Cyber-physical WebAssembly: Secure Hardware Interfaces and Pluggable Drivers

TL;DR

This work addresses the security and maintenance challenges of integrating hardware interfaces into IoT/edge devices by proposing standardized WASI interfaces for I2C and USB and a cyber-physical architecture where apps and device drivers run inside WebAssembly. The approach combines interface worlds, host/guest components, and runtime linking with capability-based and ACL-based security to mediates hardware access through Wasm. The authors implement three proof-of-concept deployments (I2C in Wasmtime, I2C in WAMR, USB in Wasmtime) and evaluate performance, showing minimal USB overhead ($<$1.4 MiB/s throughput reduction) but highlighting significant runtime initialization overhead in Wasmtime for I2C ($7.16$ ms worst-case). The results support the feasibility of standardized I2C/USB WASI interfaces for secure, modular hardware access on resource-constrained devices, while also outlining future work on standardization, cross-runtime support, and asynchronous capabilities. This work lays groundwork for a secure, modular, and forward-compatible cyber-physical WebAssembly ecosystem for IoT and embedded systems.

Abstract

The rapid expansion of Internet of Things (IoT), edge, and embedded devices in the past decade has introduced numerous challenges in terms of security and configuration management. Simultaneously, advances in cloud-native development practices have greatly enhanced the development experience and facilitated quicker updates, thereby enhancing application security. However, applying these advances to IoT, edge, and embedded devices remains a complex task, primarily due to the heterogeneous environments and the need to support devices with extended lifespans.
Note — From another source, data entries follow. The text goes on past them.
[src/rtl/core/b64e_pkg.sv]
// Shared types, constants and the symbol-to-ASCII function of the base64 encoder.
// No dependencies; every other file of the block refers to it by scoped names.
package b64e_pkg;

  localparam int unsigned BYTE_W   = 8;
  localparam int unsigned SYM_W    = 6;
  localparam int unsigned CHAR_W   = 7;
  localparam int unsigned NSYM     = 4;
  localparam int unsigned IDX_W    = $clog2(NSYM);
  localparam int unsigned QDEPTH   = 2;
  localparam int unsigned QPTR_W   = (QDEPTH > 1) ? $clog2(QDEPTH) : 1;
  localparam int unsigned QCNT_W   = $clog2(QDEPTH + 1);

  localparam logic [CHAR_W-1:0] PAD_CHAR   = 7'h3D;  // '='
  localparam logic [CHAR_W-1:0] CHAR_UC_A  = 7'h41;  // 'A'
  localparam logic [CHAR_W-1:0] CHAR_LC_A  = 7'h61;  // 'a'
  localparam logic [CHAR_W-1:0] CHAR_ZERO  = 7'h30;  // '0'
  localparam logic [CHAR_W-1:0] CHAR_PLUS  = 7'h2B;  // '+'
  localparam logic [CHAR_W-1:0] CHAR_SLASH = 7'h2F;  // '/'

  // Number of leftover input bits held between bytes
  typedef enum logic [1:0] {
    CNT_0 = 2'd0,
    CNT_2 = 2'd1,
    CNT_4 = 2'd2
  } cnt_e;

  // One input byte's command: up to four symbols, which of them are padding,
  // index of the last one and whether it closes the message
  typedef struct packed {
    logic [NSYM-1:0][SYM_W-1:0] sym;
    logic [NSYM-1:0]            pad;
    logic [IDX_W-1:0]           last;
    logic                       fin;
  } cmd_t;

  // Map a 6-bit symbol onto the standard base64 alphabet
  function automatic logic [CHAR_W-1:0] sym_to_char(input logic [SYM_W-1:0] s);
    logic [CHAR_W-1:0] s7;
    logic [CHAR_W-1:0] ch;
    s7 = CHAR_W'(s);
    if (s < 6'd26) begin
      ch = CHAR_UC_A + s7;
    end else if (s < 6'd52) begin
      ch = CHAR_LC_A + (s7 - 7'd26);
    end else if (s < 6'd62) begin
      ch = CHAR_ZERO + (s7 - 7'd52);
    end else if (s == 6'd62) begin
      ch = CHAR_PLUS;
    end else begin
      ch = CHAR_SLASH;
    end
    return ch;
  endfunction

endpackage

[src/rtl/core/b64e_byte_if.sv]
// Valid/ready channel carrying raw input bytes with a last-byte marker.
// Depends on b64e_pkg for the byte width.
interface b64e_byte_if;
  logic                           valid;
  logic                           ready;
  logic [b64e_pkg::BYTE_W-1:0]    data_byte;
  logic                           final_byte;

  modport source  (output valid, data_byte, final_byte, input ready);
  modport sink    (input valid, data_byte, final_byte, output ready);
  modport monitor (input valid, ready, data_byte, final_byte);
endinterface

[src/rtl/core/b64e_char_if.sv]
// Valid/ready channel carrying encoded ASCII characters with a last-char marker.
// Depends on b64e_pkg for the character width.
interface b64e_char_if;
  logic                           valid;
  logic                           ready;
  logic [b64e_pkg::CHAR_W-1:0]    out_char;
  logic                           final_char;

  modport source  (output valid, out_char, final_char, input ready);
  modport sink    (input valid, out_char, final_char, output ready);
  modport monitor (input valid, ready, out_char, final_char);
endinterface

[src/rtl/core/b64e_front.sv]
// Front end: accepts input bytes, splits them into 6-bit symbols and padding
// and pushes one command per byte. Depends on b64e_pkg and b64e_byte_if.
module b64e_front (
  input  logic                 clk_i,
  input  logic                 rst_ni,
  b64e_byte_if.sink            byte_i,
  input  logic                 full_i,
  output logic                 push_o,
  output b64e_pkg::cmd_t       cmd_o
);

  b64e_pkg::cnt_e cnt_q, cnt_d;
  logic [3:0]     lb_q, lb_d;
  logic           accept;
  logic [7:0]     b;

  assign byte_i.ready = !full_i;
  assign accept       = byte_i.valid && !full_i;
  assign push_o       = accept;
  assign b            = byte_i.data_byte;

  // Split the byte against the leftover bits
  always_comb begin
    cmd_o      = '0;
    cmd_o.fin  = byte_i.final_byte;
    cnt_d      = cnt_q;
    lb_d       = lb_q;
    unique case (cnt_q)
      b64e_pkg::CNT_2: begin
        cmd_o.sym[0] = {lb_q[1:0], b[7:4]};
        if (byte_i.final_byte) begin
          cmd_o.sym[1] = {b[3:0], 2'b00};
          cmd_o.pad[2] = 1'b1;
          cmd_o.last   = 2'd2;
          cnt_d        = b64e_pkg::CNT_0;
          lb_d         = '0;
        end else begin
          cmd_o.last   = 2'd0;
          cnt_d        = b64e_pkg::CNT_4;
          lb_d         = b[3:0];
        end
      end
      b64e_pkg::CNT_4: begin
        cmd_o.sym[0] = {lb_q, b[7:6]};
        cmd_o.sym[1] = b[5:0];
        cmd_o.last   = 2'd1;
        cnt_d        = b64e_pkg::CNT_0;
        lb_d         = '0;
      end
      default: begin
        cmd_o.sym[0] = b[7:2];
        if (byte_i.final_byte) begin
          cmd_o.sym[1] = {b[1:0], 4'b0000};
          cmd_o.pad[2] = 1'b1;
          cmd_o.pad[3] = 1'b1;
          cmd_o.last   = 2'd3;
          cnt_d        = b64e_pkg::CNT_0;
          lb_d         = '0;
        end else begin
          cmd_o.last   = 2'd0;
          cnt_d        = b64e_pkg::CNT_2;
          lb_d         = {2'b00, b[1:0]};
        end
      end
    endcase
  end

  // Advance the leftover state on each accepted transaction
  always_ff @(posedge clk_i or negedge rst_ni) begin
    if (!rst_ni) begin
      cnt_q <= b64e_pkg::CNT_0;
      lb_q  <= '0;
    end else if (accept) begin
      cnt_q <= cnt_d;
      lb_q  <= lb_d;
    end
  end

endmodule

[src/rtl/core/b64e_queue.sv]
// Short command queue between the front end and the character emitter.
// Depends on b64e_pkg for the command type and depth.
module b64e_queue (
  input  logic                 clk_i,
  input  logic                 rst_ni,
  input  logic                 push_i,
  input  b64e_pkg::cmd_t       cmd_i,
  output logic                 full_o,
  input  logic                 pop_i,
  output logic                 empty_o,
  output b64e_pkg::cmd_t       head_o
);

  localparam int unsigned PW = b64e_pkg::QPTR_W;
  localparam int unsigned CW = b64e_pkg::QCNT_W;

  b64e_pkg::cmd_t  mem_q [b64e_pkg::QDEPTH];
  logic [PW-1:0]   wr_q, wr_d, rd_q, rd_d;
  logic [CW-1:0]   cnt_q, cnt_d;
  logic            do_push, do_pop;

  assign full_o  = (cnt_q == CW'(b64e_pkg::QDEPTH));
  assign empty_o = (cnt_q == '0);
  assign do_push = push_i && !full_o;
  assign do_pop  = pop_i && !empty_o;
  assign head_o  = mem_q[rd_q];

  // Wrap the pointers and track the fill level
  always_comb begin
    wr_d  = wr_q;
    rd_d  = rd_q;
    cnt_d = cnt_q;
    if (do_push) begin
      wr_d = (wr_q == PW'(b64e_pkg::QDEPTH - 1)) ? '0 : wr_q + 1'b1;
    end
    if (do_pop) begin
      rd_d = (rd_q == PW'(b64e_pkg::QDEPTH - 1)) ? '0 : rd_q + 1'b1;
    end
    if (do_push && !do_pop) begin
      cnt_d = cnt_q + 1'b1;
    end else if (do_pop && !do_push) begin
      cnt_d = cnt_q - 1'b1;
    end
  end

  always_ff @(posedge clk_i or negedge rst_ni) begin
    if (!rst_ni) begin
      wr_q  <= '0;
      rd_q  <= '0;
      cnt_q <= '0;
    end else begin
      wr_q  <= wr_d;
      rd_q  <= rd_d;
      cnt_q <= cnt_d;
    end
  end

  // Store the pushed command
  always_ff @(posedge clk_i) begin
    if (do_push) begin
      mem_q[wr_q] <= cmd_i;
    end
  end

endmodule

[src/rtl/core/b64e_back.sv]
// Back end: walks the head command one symbol per cycle while the output is not stalled
// and drives the registered character output. Depends on b64e_pkg and b64e_char_if.
module b64e_back (
  input  logic                 clk_i,
  input  logic                 rst_ni,
  input  logic                 empty_i,
  input  b64e_pkg::cmd_t       head_i,
  output logic                 pop_o,
  b64e_char_if.source          char_o
);

  logic [b64e_pkg::IDX_W-1:0]  idx_q, idx_d;
  logic                        vld_q;
  logic [b64e_pkg::CHAR_W-1:0] char_q, char_d;
  logic                        fin_q, fin_d;
  logic                        load, at_last;

  assign load    = !empty_i && (!vld_q || char_o.ready);
  assign at_last = (idx_q == head_i.last);
  assign pop_o   = load && at_last;

  // Select the next character and step the symbol index
  always_comb begin
    char_d = head_i.pad[idx_q] ? b64e_pkg::PAD_CHAR
                               : b64e_pkg::sym_to_char(head_i.sym[idx_q]);
    fin_d  = head_i.fin && at_last;
    idx_d  = idx_q;
    if (load) begin
      idx_d = at_last ? '0 : idx_q + 1'b1;
    end
  end

  always_ff @(posedge clk_i or negedge rst_ni) begin
    if (!rst_ni) begin
      idx_q <= '0;
      vld_q <= 1'b0;
    end else begin
      idx_q <= idx_d;
      if (load) begin
        vld_q <= 1'b1;
      end else if (char_o.ready) begin
        vld_q <= 1'b0;
      end
    end
  end

  // Hold the output payload until it is taken
  always_ff @(posedge clk_i) begin
    if (load) begin
      char_q <= char_d;
      fin_q  <= fin_d;
    end
  end

  assign char_o.valid      = vld_q;
  assign char_o.out_char   = char_q;
  assign char_o.final_char = fin_q;

endmodule

[src/rtl/core/base64_stream_encoder_core.sv]
// Base64 stream encoder: one character per cycle on the output while the sink is ready; a
// byte enters the two-entry command queue when it is accepted, and its first character
// passes through the queue entry and then the output register. Each byte yields one to
// four characters, so the character output register limits the sustained rate. Reset
// clears the leftover bits, queue and output valid.
// Depends on b64e_pkg, b64e_byte_if, b64e_char_if, b64e_front, b64e_queue, b64e_back.
module base64_stream_encoder_core (
  input  logic          clk_i,
  input  logic          rst_ni,
  b64e_byte_if.sink     byte_i,
  b64e_char_if.source   char_o
);

  logic            push, full, pop, empty;
  b64e_pkg::cmd_t  cmd, head;

  // Classify bytes into symbol commands
  b64e_front u_front (
    .clk_i  (clk_i),
    .rst_ni (rst_ni),
    .byte_i (byte_i),
    .full_i (full),
    .push_o (push),
    .cmd_o  (cmd)
  );

  // Decouple the two sides
  b64e_queue u_queue (
    .clk_i   (clk_i),
    .rst_ni  (rst_ni),
    .push_i  (push),
    .cmd_i   (cmd),
    .full_o  (full),
    .pop_i   (pop),
    .empty_o (empty),
    .head_o  (head)
  );

  // Emit characters
  b64e_back u_back (
    .clk_i   (clk_i),
    .rst_ni  (rst_ni),
    .empty_i (empty),
    .head_i  (head),
    .pop_o   (pop),
    .char_o  (char_o)
  );

endmodule

[src/flat_wrapper.sv]
// flat-port wrapper written by rule: the top's interface ports become plain ports
module base64_stream_encoder_core_flat 
  (clk_i, rst_ni, byte_i_valid, byte_i_data_byte, byte_i_final_byte, byte_i_ready, char_o_valid, char_o_out_char, char_o_final_char, char_o_ready);
  b64e_byte_if byte_i_i ();
  b64e_char_if char_o_i ();
  input  logic clk_i;
  input  logic rst_ni;
  input wire logic [$bits(byte_i_i.valid)-1:0] byte_i_valid;
  input wire logic [$bits(byte_i_i.data_byte)-1:0] byte_i_data_byte;
  input wire logic [$bits(byte_i_i.final_byte)-1:0] byte_i_final_byte;
  output wire logic [$bits(byte_i_i.ready)-1:0] byte_i_ready;
  output wire logic [$bits(char_o_i.valid)-1:0] char_o_valid;
  output wire logic [$bits(char_o_i.out_char)-1:0] char_o_out_char;
  output wire logic [$bits(char_o_i.final_char)-1:0] char_o_final_char;
  input wire logic [$bits(char_o_i.ready)-1:0] char_o_ready;
  assign byte_i_i.valid = byte_i_valid;
  assign byte_i_i.data_byte = byte_i_data_byte;
  assign byte_i_i.final_byte = byte_i_final_byte;
  assign byte_i_ready = byte_i_i.ready;
  assign char_o_valid = char_o_i.valid;
  assign char_o_out_char = char_o_i.out_char;
  assign char_o_final_char = char_o_i.final_char;
  assign char_o_i.ready = char_o_ready;
  base64_stream_encoder_core u_core (.clk_i(clk_i), .rst_ni(rst_ni), .byte_i(byte_i_i), .char_o(char_o_i));
endmodule
[config.mk]
export PLATFORM = sky130hd
export DESIGN_NAME = base64_stream_encoder_core_flat
export DESIGN_NICKNAME = d
export VERILOG_FILES = /design/src/rtl/core/b64e_pkg.sv /design/src/rtl/core/b64e_byte_if.sv /design/src/rtl/core/b64e_char_if.sv /design/src/rtl/core/b64e_front.sv /design/src/rtl/core/b64e_queue.sv /design/src/rtl/core/b64e_back.sv /design/src/rtl/core/base64_stream_encoder_core.sv /design/src/flat_wrapper.sv
export SDC_FILE = /design/constraint.sdc
export NUM_CORES = 1
export LEC_CHECK = 0
export ABC_CLOCK_PERIOD_IN_PS = 3800
export BUFFER_PORTS_ARGS = -buffer_cell sky130_fd_sc_hd__buf_2
export CAP_MARGIN = 40
export CELL_PAD_IN_SITES_DETAIL_PLACEMENT = 2
export CELL_PAD_IN_SITES_GLOBAL_PLACEMENT = 2
export CORE_MARGIN = 1
export CORE_UTILIZATION = 41
export DETAILED_ROUTE_END_ITERATION = 6
export PLACE_DENSITY_LB_ADDON = 0.15
export SETUP_SLACK_MARGIN = 0.05
export SLEW_MARGIN = 20
export SYNTH_ARGS = -nofsm -noshare
export SYNTH_HDL_FRONTEND = slang
export SYNTH_SLANG_ARGS = --single-unit
[constraint.sdc]
create_clock -name clk_i -period 3.8 [get_ports clk_i]
set_clock_uncertainty 0.15 [all_clocks]
set_input_delay 0.76 -clock clk_i [delete_from_list [all_inputs] [get_ports clk_i]]
set_output_delay 0.76 -clock clk_i [all_outputs]
set_load 0.1 [all_outputs]
[After elaboration in Yosys (flattened, before gate mapping)]
Memory sizes are Yosys's and may differ from the RTL's.
Index checks and enable logic that the tools add are counted.
W data, S select, Z words.
Cells by class
  $add $sub $neg: 10
  $mul: 0
  div/mod/pow operators: 0
  $lt $le $gt $ge: 4
  eq/ne operators: 5
  shift operators: 0
  muxes and demuxes: 32
  bitwise operators: 0
  reduce and logical (&&, ||, !) cells: 18
Operators by type and width (count)
  $pmux W12 S2: 1
  $mux W7: 3
  $mux W6: 3
  $mux W2: 7
  $bmux W6 S2: 1
  $lt A6 B6 Y1 const B: 2
  $mux W1: 10
  $logic_and A1 B1 Y1: 8
  $pmux W2 S2: 2
  $pmux W4 S2: 1
  $add A6 B7 Y7 const A: 1
  $add A7 B6 Y7 const A: 1
  $add A7 B7 Y7 const A: 1
  $sub A6 B5 Y7 const B: 1
  $sub A6 B6 Y7 const B: 1
  $eq A6 B6 Y1 const B: 1
  $lt A6 B5 Y1 const B: 1
  $logic_not A1 Y1: 5
  $add A2 B1 Y2 const B: 2
  $eq A2 B2 Y1 const B: 2
  $mux W4: 1
  $reduce_bool A2 Y1: 2
  $lt A2 B3 Y1 const B: 1
  $mux W3: 1
  9 further kinds: 10
Storage, ports and cells
  bits in registers: 21
  bits in latches: 0
  RAM bits: 34
  memory bits (read-only): 0
  bits of input ports: 13
  output and inout port bits: 10
  word-level logic and storage cells: 79
  memories kept: 1
Memory list
  u_core.u_queue.mem_q: depth 2, width 17, rd ports 1, clocked after memory_dff 0, wr ports 1, line b64e_queue.sv:17  | b64e_pkg::cmd_t mem_q [b64e_pkg::QDEPTH];

[Logic depth before layout (Yosys ltp)]
Gate-level depths: netlist of run 1.
  depth after elaboration: 8
  mapped depth: 11
  depth with buffers taken out: 9

[Cells and area by module]
A second synthesis of run 1 with hierarchy kept.
Unflattened totals
  cells, all modules: 300
  area, all modules: 4307.9 µm²
By module, submodules not included
  b64e_queue: times used 1, cells an instance 116, area an instance 2587.5 µm², seq. area each 1961.9 µm²
  b64e_back: times used 1, cells an instance 99, area an instance 1031.0 µm², seq. area each 315.3 µm²
  b64e_front: times used 1, cells an instance 85, area an instance 689.4 µm², seq. area each 150.1 µm²

[Least setup slack after synthesis of run 1]
OpenSTA, ideal clock, no wires.
  kind: reg-to-reg
  start: register u_core.u_queue.cnt_q[0]
  end: memory u_core.u_queue.mem_q[0][0] (netlist bit), enable pin
  library setup time: 0.391 ns
  arrival time: 2.369 ns
  data required time: 3.259 ns
  path slack: 0.890 ns
  cell stages (with the launch flop): 5
  path buffers: 1
  clock period less this slack: 2.910 ns
  cells stage by stage: dfrtp_1 > nand2b_1 > nand2_1 > clkbuf_1 > nor2_1
Between the ends
  cells in the longest elaborated chain, start to end: 6
RTL lines
  start: declaration: line b64e_queue.sv:19  | logic [CW-1:0] cnt_q, cnt_d;
  start signal: assignment: line b64e_queue.sv:54  | cnt_q <= cnt_d;
  $eq A2 B2 Y1 (*): line b64e_queue.sv:22  | assign full_o = (cnt_q == CW'(b64e_pkg::QDEPTH));
  $logic_not A1 Y1 (*)
  via byte_i_ready: line flat_wrapper.sv:11  | output wire logic [$bits(byte_i_i.ready)-1:0] byte_i_ready;
  $logic_and A1 B1 Y1: line b64e_front.sv:18  | assign accept = byte_i.valid && !full_i;
  $logic_and A1 B1 Y1 (*): line b64e_queue.sv:24  | assign do_push = push_i && !full_o;
  $mux W1 (*): line b64e_queue.sv:60  | if (do_push) begin
  $mux W1 (not written as such) (*): line b64e_queue.sv:61  | mem_q[wr_q] <= cmd_i;
  end: declaration: line b64e_queue.sv:17
Mark *: on every way through the listed nets, which the timed path passes. The rest lies on a longest branch.

[Final worst setup path of run 1]
  start: register u_core.u_back.idx_q[0] (netlist bit)
  end: register u_core.u_back.char_q (netlist bit u_core.u_back.char_o.out_char[4]), data pin
Between the ends
  cells in the longest elaborated chain, start to end: 7
  elaborated cells on any way between the ends: 15
  classes of those cells: add/sub (5); order compare (3); mux (7)
RTL lines
  start: declaration: line b64e_back.sv:12  | logic [b64e_pkg::IDX_W-1:0] idx_q, idx_d;
  start signal: assignment: line b64e_back.sv:38  | idx_q <= idx_d;
  $bmux W6 S2: line b64e_back.sv:25  | : b64e_pkg::sym_to_char(head_i.sym[idx_q]);
  $mux W6 (not written as such): line b64e_back.sv:25
  $sub A6 B6 Y7: line b64e_pkg.sv:47  | ch = CHAR_ZERO + (s7 - 7'd52);
  $add A6 B7 Y7: line b64e_pkg.sv:47
  $mux W7: line b64e_pkg.sv:46  | end else if (s < 6'd62) begin
  $mux W7: line b64e_pkg.sv:44  | end else if (s < 6'd52) begin
  $mux W7: line b64e_pkg.sv:42  | if (s < 6'd26) begin
  end signal: assignment: line b64e_back.sv:50  | char_q <= char_d;
  end: declaration: line b64e_back.sv:14  | logic [b64e_pkg::CHAR_W-1:0] char_q, char_d;
Several ways; a longest one is shown, not always the timed one. The select of a mux whose other input is x is not followed.
A chain may end at the register's enable or synchronous reset.

==> results of run 1 <==
-- cell usage in the layout, fill, tap and decap left out, drive strengths merged, types with 6 or more instances in the layout --
cell	synthesis	layout
o21ai	13	13
inv	9	10
mux2	6	6
buf	4	25
nor2	14	14
xnor2	9	9
nand2b	7	7
mux2i	9	9
dfrtp	13	13
nand2	15	15
ha	8	8
edfxtp	42	42
a22oi	8	8
-- through the flow --
step | util (%) | setup WS [ns]
after floorplan | - | 0.890
after global placement | 45.7 | 0.916
after detailed placement | 45.7 | 0.853
after CTS | 47.1 | 0.850
after global routing | 47.4 | 0.650
final | 47.4 | 0.870
-- flip-flops by register name, summed over array words and instances, names as in the netlist --
name,cells
u_core.u_back.char_o.final_char,1
u_core.u_back.char_o.out_char,7
u_core.u_back.char_o.valid,1
u_core.u_back.idx_q,2
u_core.u_front.cnt_q,2
u_core.u_front.lb_q,4
u_core.u_queue.cnt_q,2
u_core.u_queue.mem_q,34
u_core.u_queue.rd_q,1
u_core.u_queue.wr_q,1
-- cells by family (layout without fill, tap and decap cells) --
family | count (synthesis) | after routing | share of synthesized area [%]
buffers and inverters | 21 | 42 | 3.64
DFF | 55 | 55 | 56.4
xor gates and xnor gates | 11 | 11 | 3.42
adders and majority gates | 8 | 8 | 3.56
muxes | 18 | 18 | 8.40
AOI/OAI and AO/OA | 52 | 52 | 13.2
and+or+nand+nor | 59 | 59 | 11.4
-- worst reg2reg max path, delay by kind of cell, from the launching register on --
family                     cells  cell delay, ns
muxes                          1            0.34
DFF                            1            0.56
adders and majority gates      1            0.26
AOI/OAI and AO/OA              3            0.54
and+or+nand+nor                2            0.82
-- metal layers --
metal	global-route usage, %	vias to the layer above	part of all wire, %
met2	35.8	27	53
met3	2.53	10	2.1
met1	22.9	930	44
met4	5.86	0	1.7
li1	-	879	-
met5	0	-	0
-- area by class of cell --
type,instances,area [sq um],area share (%)
Tap cell,77,96.3,3.13
Timing Repair Buffer,25,140,4.56
Clock buffer,5,68.8,2.24
Sequential cell,55,1590,51.6
Inverter,9,33.8,1.10
Multi-Input combinational cell,148,1130,36.6
Clock inverter,3,23.8,0.773
-- path summary, 6_finish.rpt --
kind                       cells past startpoint                               end  slack [ns]
setup / recovery                               7  u_core.u_back.char_o.out_char[4]        0.87
hold / removal                                 1               u_core.u_queue.wr_q        0.18
setup reg to reg                               7  u_core.u_back.char_o.out_char[4]        0.87
hold reg to reg                                2        u_core.u_back.char_o.valid        0.36
max in group asynchronous                      1               u_core.u_queue.rd_q        3.07
min in group clk_i                             2        u_core.u_back.char_o.valid        0.36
WebAssembly and the WebAssembly System Interface (WASI) has emerged as a promising technology to bridge this gap. As WebAssembly becomes more popular on IoT, edge, and embedded devices, there is a growing demand for hardware interface support in WebAssembly programs. This work presents WASI proposals and proof-of-concept implementations to enable hardware interaction with I2C and USB, which are two commonly used protocols in IoT, directly from WebAssembly applications. This is achieved by running the device drivers within WebAssembly as well. A thorough evaluation of the proof of concepts shows that WASI-USB introduces a minimal overhead of at most 8% compared to native operating system USB APIs. However, the results show that runtime initialization overhead can be significant in low-latency applications.

Figures (4)

• Figure 1: Schematic representation of the proof-of-concept architecture that enables I2C and USB hardware interface support in Wasm applications. The application and device drivers run as Wasm guest components and connect to the host components via WASI. The host components provide ACL and capability-based security and use underlying OS-specific APIs to implement the interfaces. This figure contains resources from Flaticon.com.
• Figure 2: Mean cold start execution times for writing a four-digit number to the display and reading the temperature from the HTS221 sensor, comparing native, Wasmtime, and WAMR implementations.
• Figure 3: USB flash drive sequential read speeds across various platforms for both native and Wasm guest applications show minimal overhead on high-powered machines, while lower-powered devices experience a larger overhead. The reported speeds represent the median throughput.
• Figure 4: Round-trip time for a 32-byte USB bulk transfer across different platforms, comparing native and Wasm guest applications. x86 Linux shows minimal outliers and reasonable overhead, whereas AArch64 displays greater overhead. The reported times represent the median round-trip time.